* Activity:
Take the data below and copy exactly the lines starting at the one with "This is an optimization" and finishing at the one with "# Clock tree: the", both included.

* Records for this exercise:
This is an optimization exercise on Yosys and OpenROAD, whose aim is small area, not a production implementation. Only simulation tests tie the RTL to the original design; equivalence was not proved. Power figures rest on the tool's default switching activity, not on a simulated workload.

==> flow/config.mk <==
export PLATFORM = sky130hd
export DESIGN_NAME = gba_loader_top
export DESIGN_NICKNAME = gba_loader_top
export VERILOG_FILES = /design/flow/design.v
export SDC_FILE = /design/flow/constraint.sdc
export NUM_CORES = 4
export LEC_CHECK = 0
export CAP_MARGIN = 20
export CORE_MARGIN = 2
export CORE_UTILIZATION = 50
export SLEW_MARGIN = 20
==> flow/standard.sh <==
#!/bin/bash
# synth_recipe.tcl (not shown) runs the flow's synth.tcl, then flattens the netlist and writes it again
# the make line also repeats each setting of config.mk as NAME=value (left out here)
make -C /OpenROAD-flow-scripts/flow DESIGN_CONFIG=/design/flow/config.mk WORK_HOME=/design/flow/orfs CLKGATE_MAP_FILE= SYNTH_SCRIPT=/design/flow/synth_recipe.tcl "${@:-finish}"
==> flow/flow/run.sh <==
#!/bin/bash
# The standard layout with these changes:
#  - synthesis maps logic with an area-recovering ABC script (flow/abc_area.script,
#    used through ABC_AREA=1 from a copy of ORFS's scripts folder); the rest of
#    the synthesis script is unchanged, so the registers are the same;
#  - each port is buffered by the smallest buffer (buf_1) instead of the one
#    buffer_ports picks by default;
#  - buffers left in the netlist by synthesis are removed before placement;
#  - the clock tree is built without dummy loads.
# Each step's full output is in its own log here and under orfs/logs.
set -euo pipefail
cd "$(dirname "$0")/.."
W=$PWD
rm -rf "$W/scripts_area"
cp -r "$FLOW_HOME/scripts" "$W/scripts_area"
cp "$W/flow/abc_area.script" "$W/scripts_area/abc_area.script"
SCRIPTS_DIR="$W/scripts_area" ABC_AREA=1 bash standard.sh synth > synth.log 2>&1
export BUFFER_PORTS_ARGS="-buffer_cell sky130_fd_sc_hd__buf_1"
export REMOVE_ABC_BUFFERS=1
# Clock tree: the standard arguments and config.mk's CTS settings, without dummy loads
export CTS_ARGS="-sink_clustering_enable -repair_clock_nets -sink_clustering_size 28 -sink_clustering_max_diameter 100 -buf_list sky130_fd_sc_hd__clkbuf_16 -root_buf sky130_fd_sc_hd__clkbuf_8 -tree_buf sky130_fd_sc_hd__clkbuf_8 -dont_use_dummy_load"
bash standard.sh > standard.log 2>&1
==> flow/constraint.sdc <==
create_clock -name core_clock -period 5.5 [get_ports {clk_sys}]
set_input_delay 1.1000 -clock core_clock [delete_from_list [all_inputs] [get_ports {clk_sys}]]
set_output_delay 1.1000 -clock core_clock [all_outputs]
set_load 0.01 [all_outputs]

==

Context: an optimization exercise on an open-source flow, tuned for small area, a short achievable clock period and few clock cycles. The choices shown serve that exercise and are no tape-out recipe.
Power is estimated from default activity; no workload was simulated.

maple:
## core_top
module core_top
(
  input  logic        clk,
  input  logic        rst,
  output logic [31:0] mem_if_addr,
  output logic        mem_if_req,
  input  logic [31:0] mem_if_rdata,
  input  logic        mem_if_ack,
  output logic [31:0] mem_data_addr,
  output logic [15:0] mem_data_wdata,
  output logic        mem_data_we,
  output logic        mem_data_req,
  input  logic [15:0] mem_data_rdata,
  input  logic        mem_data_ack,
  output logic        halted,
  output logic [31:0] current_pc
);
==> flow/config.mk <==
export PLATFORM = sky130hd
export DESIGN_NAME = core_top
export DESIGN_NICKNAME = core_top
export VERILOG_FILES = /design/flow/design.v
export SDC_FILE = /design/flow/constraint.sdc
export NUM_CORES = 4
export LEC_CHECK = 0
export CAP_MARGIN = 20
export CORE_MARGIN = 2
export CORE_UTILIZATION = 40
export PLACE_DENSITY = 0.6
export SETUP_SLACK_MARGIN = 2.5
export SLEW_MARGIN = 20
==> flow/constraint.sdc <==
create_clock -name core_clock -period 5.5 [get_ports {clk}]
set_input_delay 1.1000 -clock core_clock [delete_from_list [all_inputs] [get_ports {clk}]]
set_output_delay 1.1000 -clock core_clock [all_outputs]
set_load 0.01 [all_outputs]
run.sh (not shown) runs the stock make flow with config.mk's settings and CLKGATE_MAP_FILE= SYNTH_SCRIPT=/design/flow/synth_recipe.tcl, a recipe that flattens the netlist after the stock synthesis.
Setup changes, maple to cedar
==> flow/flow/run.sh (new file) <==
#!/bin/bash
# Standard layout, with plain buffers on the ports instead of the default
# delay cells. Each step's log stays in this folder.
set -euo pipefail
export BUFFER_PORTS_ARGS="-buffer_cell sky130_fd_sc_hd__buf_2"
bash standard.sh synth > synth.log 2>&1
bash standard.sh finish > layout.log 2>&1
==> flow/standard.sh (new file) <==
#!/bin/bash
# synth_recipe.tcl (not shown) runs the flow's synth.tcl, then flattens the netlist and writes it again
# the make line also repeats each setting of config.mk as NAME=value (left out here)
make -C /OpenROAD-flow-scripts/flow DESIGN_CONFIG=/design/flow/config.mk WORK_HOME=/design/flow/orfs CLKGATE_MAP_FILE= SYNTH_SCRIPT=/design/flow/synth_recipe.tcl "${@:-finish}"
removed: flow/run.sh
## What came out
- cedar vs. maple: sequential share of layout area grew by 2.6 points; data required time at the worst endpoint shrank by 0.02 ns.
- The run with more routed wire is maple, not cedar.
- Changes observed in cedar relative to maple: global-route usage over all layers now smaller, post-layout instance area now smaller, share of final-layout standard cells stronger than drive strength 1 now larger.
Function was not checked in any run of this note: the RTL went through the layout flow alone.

* Written reply:
This is an optimization exercise on Yosys and OpenROAD, whose aim is small area, not a production implementation. Only simulation tests tie the RTL to the original design; equivalence was not proved. Power figures rest on the tool's default switching activity, not on a simulated workload.

==> flow/config.mk <==
export PLATFORM = sky130hd
export DESIGN_NAME = gba_loader_top
export DESIGN_NICKNAME = gba_loader_top
export VERILOG_FILES = /design/flow/design.v
export SDC_FILE = /design/flow/constraint.sdc
export NUM_CORES = 4
export LEC_CHECK = 0
export CAP_MARGIN = 20
export CORE_MARGIN = 2
export CORE_UTILIZATION = 50
export SLEW_MARGIN = 20
==> flow/standard.sh <==
#!/bin/bash
# synth_recipe.tcl (not shown) runs the flow's synth.tcl, then flattens the netlist and writes it again
# the make line also repeats each setting of config.mk as NAME=value (left out here)
make -C /OpenROAD-flow-scripts/flow DESIGN_CONFIG=/design/flow/config.mk WORK_HOME=/design/flow/orfs CLKGATE_MAP_FILE= SYNTH_SCRIPT=/design/flow/synth_recipe.tcl "${@:-finish}"
==> flow/flow/run.sh <==
#!/bin/bash
# The standard layout with these changes:
#  - synthesis maps logic with an area-recovering ABC script (flow/abc_area.script,
#    used through ABC_AREA=1 from a copy of ORFS's scripts folder); the rest of
#    the synthesis script is unchanged, so the registers are the same;
#  - each port is buffered by the smallest buffer (buf_1) instead of the one
#    buffer_ports picks by default;
#  - buffers left in the netlist by synthesis are removed before placement;
#  - the clock tree is built without dummy loads.
# Each step's full output is in its own log here and under orfs/logs.
set -euo pipefail
cd "$(dirname "$0")/.."
W=$PWD
rm -rf "$W/scripts_area"
cp -r "$FLOW_HOME/scripts" "$W/scripts_area"
cp "$W/flow/abc_area.script" "$W/scripts_area/abc_area.script"
SCRIPTS_DIR="$W/scripts_area" ABC_AREA=1 bash standard.sh synth > synth.log 2>&1
export BUFFER_PORTS_ARGS="-buffer_cell sky130_fd_sc_hd__buf_1"
export REMOVE_ABC_BUFFERS=1
# Clock tree: the standard arguments and config.mk's CTS settings, without dummy loads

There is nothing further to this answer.